### [TASK DIRECTIONS]
In the data, extract each line that holds the string "lower".

Saved data entries
──────
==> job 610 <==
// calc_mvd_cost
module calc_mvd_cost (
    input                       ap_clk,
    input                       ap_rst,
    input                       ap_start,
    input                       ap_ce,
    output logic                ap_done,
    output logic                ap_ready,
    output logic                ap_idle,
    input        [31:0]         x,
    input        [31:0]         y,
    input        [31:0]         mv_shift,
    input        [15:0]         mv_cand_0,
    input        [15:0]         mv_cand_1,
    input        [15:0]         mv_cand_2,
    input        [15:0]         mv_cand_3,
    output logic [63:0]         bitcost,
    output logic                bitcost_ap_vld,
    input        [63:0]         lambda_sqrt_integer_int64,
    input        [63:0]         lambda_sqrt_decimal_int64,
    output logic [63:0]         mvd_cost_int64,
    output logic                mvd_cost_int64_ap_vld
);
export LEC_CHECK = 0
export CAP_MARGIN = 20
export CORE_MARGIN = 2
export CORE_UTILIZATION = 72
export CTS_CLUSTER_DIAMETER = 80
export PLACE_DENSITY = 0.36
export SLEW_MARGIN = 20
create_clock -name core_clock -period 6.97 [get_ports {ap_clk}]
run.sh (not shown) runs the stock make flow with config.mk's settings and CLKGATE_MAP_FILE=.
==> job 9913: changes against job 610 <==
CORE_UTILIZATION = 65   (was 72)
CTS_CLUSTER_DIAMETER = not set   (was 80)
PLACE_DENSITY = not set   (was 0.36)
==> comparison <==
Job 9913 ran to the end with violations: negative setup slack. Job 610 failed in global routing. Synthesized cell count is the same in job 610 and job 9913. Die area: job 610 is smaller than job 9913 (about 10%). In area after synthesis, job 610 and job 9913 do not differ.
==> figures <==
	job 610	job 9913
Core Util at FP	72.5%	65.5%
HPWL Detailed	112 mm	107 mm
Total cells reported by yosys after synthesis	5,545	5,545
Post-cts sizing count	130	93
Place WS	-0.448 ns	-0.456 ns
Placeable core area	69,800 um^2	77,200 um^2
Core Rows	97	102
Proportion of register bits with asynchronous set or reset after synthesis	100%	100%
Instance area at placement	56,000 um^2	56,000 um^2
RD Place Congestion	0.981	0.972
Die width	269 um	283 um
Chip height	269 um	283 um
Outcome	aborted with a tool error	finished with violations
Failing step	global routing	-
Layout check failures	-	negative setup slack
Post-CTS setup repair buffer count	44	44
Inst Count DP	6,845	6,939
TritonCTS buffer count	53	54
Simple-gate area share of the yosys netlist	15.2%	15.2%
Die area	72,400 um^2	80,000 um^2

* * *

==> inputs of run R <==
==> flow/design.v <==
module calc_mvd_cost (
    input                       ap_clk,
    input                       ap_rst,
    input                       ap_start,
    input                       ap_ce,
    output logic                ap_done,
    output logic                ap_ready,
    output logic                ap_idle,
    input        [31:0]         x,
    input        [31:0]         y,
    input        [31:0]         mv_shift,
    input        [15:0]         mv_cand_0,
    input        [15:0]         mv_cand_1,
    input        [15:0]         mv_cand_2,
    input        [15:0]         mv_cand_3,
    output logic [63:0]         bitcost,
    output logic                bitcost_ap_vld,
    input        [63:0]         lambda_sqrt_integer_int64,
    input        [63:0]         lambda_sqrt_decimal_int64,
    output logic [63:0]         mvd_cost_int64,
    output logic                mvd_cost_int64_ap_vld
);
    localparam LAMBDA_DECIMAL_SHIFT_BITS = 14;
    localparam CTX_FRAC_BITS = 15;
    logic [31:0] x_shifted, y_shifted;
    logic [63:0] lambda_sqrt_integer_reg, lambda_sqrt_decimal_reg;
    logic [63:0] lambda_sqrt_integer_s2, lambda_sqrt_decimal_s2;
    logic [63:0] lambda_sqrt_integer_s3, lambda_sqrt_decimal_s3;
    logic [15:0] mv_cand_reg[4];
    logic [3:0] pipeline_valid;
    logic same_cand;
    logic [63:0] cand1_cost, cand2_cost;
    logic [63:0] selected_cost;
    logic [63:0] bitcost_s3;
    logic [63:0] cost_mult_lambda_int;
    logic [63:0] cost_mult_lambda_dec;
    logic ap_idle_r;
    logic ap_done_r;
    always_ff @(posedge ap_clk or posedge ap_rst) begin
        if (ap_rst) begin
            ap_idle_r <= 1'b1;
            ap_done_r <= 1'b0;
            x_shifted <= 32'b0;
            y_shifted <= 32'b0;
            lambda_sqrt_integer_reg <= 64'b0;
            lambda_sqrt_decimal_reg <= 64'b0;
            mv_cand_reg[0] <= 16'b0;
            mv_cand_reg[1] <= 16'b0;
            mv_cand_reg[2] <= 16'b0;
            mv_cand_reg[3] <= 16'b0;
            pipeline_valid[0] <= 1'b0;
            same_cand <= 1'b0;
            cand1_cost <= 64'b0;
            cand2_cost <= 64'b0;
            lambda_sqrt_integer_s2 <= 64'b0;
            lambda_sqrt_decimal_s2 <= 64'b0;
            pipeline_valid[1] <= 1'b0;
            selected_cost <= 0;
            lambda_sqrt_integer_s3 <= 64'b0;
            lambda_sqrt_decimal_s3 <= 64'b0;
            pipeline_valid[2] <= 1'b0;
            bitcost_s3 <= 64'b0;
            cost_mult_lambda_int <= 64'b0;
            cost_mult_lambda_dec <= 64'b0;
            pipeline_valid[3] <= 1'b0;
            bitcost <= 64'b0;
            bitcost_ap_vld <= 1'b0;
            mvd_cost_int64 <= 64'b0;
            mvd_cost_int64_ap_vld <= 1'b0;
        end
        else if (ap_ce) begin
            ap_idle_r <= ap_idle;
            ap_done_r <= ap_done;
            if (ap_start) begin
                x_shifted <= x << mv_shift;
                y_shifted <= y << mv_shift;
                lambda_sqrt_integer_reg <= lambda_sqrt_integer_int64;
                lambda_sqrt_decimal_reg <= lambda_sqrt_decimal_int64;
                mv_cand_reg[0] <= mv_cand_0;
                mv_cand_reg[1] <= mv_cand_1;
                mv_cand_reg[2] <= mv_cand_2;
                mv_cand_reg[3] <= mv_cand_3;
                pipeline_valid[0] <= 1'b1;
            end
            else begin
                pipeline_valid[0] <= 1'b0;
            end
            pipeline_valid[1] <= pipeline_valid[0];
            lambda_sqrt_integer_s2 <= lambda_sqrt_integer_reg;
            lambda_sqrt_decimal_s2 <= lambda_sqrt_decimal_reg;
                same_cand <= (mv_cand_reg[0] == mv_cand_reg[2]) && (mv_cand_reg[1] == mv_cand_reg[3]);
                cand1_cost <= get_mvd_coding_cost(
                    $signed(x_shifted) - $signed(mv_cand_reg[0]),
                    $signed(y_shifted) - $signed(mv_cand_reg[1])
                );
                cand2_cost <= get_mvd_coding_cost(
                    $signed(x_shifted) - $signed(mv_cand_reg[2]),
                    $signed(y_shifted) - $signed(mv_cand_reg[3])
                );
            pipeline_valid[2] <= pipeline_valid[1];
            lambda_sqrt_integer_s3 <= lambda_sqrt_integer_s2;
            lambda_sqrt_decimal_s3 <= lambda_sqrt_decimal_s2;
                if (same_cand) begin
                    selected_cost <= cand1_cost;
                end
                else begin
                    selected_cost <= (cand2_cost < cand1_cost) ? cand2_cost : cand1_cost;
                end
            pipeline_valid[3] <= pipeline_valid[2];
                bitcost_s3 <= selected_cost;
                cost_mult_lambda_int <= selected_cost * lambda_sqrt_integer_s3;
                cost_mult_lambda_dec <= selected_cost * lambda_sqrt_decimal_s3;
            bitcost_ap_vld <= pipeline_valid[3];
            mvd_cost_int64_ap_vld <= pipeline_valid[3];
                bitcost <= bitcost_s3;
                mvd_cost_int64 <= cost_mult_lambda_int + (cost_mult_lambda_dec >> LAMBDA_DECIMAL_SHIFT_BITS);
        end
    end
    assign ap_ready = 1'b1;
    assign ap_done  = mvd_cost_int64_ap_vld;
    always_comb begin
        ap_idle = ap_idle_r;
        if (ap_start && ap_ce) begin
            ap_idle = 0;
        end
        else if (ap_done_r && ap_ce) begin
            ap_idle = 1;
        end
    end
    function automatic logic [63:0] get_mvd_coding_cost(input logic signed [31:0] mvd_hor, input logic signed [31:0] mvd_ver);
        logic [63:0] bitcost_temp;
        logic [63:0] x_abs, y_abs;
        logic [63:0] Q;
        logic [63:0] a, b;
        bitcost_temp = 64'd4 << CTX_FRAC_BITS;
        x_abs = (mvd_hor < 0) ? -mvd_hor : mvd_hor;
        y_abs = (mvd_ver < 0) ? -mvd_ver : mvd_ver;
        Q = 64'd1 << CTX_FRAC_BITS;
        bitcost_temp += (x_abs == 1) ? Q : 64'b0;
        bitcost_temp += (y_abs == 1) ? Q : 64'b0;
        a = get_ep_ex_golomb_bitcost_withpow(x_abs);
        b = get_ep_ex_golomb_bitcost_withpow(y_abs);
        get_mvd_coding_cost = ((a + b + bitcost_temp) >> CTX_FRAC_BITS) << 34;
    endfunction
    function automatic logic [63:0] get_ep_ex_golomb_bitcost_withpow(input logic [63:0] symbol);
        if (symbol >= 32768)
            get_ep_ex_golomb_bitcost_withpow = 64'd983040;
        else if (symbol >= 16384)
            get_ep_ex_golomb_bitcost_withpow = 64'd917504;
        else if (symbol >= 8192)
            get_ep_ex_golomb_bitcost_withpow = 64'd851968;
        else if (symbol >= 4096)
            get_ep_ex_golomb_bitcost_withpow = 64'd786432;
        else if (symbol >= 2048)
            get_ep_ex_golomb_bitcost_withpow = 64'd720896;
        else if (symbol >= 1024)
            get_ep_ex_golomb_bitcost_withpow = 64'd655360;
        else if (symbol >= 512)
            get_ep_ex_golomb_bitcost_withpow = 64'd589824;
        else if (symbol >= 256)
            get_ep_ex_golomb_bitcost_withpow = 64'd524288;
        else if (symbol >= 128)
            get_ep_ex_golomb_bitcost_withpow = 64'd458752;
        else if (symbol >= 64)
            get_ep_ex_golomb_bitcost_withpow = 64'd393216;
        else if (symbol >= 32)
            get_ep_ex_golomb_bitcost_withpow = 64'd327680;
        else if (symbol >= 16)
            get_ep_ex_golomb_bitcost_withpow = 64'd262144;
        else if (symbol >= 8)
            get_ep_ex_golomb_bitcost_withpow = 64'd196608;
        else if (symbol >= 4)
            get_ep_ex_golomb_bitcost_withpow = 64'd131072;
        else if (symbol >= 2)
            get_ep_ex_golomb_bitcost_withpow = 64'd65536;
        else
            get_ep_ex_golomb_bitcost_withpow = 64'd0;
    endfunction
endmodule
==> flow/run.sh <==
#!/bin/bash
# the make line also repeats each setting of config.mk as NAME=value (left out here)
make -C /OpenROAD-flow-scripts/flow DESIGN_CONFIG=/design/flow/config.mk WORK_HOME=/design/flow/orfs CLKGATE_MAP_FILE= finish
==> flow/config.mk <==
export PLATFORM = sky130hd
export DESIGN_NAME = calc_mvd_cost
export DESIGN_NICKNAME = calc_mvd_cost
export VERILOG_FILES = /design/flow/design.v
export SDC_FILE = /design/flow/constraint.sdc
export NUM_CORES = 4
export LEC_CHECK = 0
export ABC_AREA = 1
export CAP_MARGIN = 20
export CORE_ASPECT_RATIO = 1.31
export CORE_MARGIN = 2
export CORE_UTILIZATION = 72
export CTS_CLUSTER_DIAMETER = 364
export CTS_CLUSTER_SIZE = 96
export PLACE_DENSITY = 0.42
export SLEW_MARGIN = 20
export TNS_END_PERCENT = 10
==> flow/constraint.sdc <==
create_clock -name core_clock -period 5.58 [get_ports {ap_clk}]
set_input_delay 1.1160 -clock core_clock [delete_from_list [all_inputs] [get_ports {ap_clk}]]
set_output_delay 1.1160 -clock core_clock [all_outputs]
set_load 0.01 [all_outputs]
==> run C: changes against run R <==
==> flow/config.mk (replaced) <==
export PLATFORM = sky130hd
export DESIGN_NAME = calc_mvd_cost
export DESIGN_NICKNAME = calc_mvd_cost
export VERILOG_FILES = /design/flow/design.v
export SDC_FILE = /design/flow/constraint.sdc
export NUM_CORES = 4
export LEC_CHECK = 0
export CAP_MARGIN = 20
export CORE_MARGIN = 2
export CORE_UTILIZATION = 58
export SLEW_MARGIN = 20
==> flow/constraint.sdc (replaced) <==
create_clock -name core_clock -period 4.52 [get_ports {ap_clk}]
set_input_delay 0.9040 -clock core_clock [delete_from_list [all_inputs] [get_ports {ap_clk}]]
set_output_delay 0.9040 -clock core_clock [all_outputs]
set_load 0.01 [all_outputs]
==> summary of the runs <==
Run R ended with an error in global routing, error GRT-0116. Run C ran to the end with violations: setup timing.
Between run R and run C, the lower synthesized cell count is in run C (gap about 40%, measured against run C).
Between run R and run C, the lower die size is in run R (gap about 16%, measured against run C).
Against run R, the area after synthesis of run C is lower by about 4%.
──────
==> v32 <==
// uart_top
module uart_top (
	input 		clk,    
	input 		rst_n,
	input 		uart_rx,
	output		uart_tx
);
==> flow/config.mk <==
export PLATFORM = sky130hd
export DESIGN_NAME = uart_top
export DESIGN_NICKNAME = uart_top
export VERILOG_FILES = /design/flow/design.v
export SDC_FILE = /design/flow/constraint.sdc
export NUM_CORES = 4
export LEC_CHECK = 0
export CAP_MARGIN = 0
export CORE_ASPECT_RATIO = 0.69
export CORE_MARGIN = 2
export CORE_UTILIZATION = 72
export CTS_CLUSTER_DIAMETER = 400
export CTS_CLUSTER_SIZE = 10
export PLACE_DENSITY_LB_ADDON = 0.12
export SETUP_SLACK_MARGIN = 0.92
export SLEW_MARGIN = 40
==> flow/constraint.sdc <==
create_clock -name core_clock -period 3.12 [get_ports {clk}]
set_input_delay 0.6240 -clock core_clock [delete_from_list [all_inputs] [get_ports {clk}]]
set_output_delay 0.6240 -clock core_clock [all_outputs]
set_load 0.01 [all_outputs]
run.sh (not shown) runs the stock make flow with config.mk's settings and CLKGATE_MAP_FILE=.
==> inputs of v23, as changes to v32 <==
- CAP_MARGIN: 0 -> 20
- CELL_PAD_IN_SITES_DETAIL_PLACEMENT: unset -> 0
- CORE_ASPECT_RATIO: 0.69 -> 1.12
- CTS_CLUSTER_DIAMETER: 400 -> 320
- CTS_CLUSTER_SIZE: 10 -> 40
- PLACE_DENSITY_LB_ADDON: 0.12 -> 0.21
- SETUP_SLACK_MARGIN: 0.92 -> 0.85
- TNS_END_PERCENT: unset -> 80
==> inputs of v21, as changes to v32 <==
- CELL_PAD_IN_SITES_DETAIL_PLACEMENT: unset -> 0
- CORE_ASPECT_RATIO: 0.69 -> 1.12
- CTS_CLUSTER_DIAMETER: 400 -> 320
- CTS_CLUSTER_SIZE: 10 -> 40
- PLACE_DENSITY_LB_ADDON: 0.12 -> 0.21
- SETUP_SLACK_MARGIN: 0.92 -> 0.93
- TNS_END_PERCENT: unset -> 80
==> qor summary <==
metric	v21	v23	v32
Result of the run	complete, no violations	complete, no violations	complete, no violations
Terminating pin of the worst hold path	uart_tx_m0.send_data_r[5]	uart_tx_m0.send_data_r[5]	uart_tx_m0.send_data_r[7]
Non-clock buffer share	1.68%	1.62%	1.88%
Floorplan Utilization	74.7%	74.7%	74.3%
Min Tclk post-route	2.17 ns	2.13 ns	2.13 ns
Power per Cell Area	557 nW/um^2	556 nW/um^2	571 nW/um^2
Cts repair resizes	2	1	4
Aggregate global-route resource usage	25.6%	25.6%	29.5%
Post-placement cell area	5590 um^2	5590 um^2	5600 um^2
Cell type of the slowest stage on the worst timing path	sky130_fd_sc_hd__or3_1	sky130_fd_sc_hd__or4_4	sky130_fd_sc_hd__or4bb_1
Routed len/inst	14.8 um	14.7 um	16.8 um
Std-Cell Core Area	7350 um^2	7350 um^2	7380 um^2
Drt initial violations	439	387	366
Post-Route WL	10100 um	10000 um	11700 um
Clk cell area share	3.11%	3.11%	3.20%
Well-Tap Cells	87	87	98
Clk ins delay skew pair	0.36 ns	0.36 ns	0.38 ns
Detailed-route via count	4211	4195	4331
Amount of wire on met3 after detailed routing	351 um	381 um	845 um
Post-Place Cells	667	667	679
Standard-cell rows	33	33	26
──────
### [SOLUTION BELOW]
Between run R and run C, the lower synthesized cell count is in run C (gap about 40%, measured against run C).
Between run R and run C, the lower die size is in run R (gap about 16%, measured against run C).
Against run R, the area after synthesis of run C is lower by about 4%.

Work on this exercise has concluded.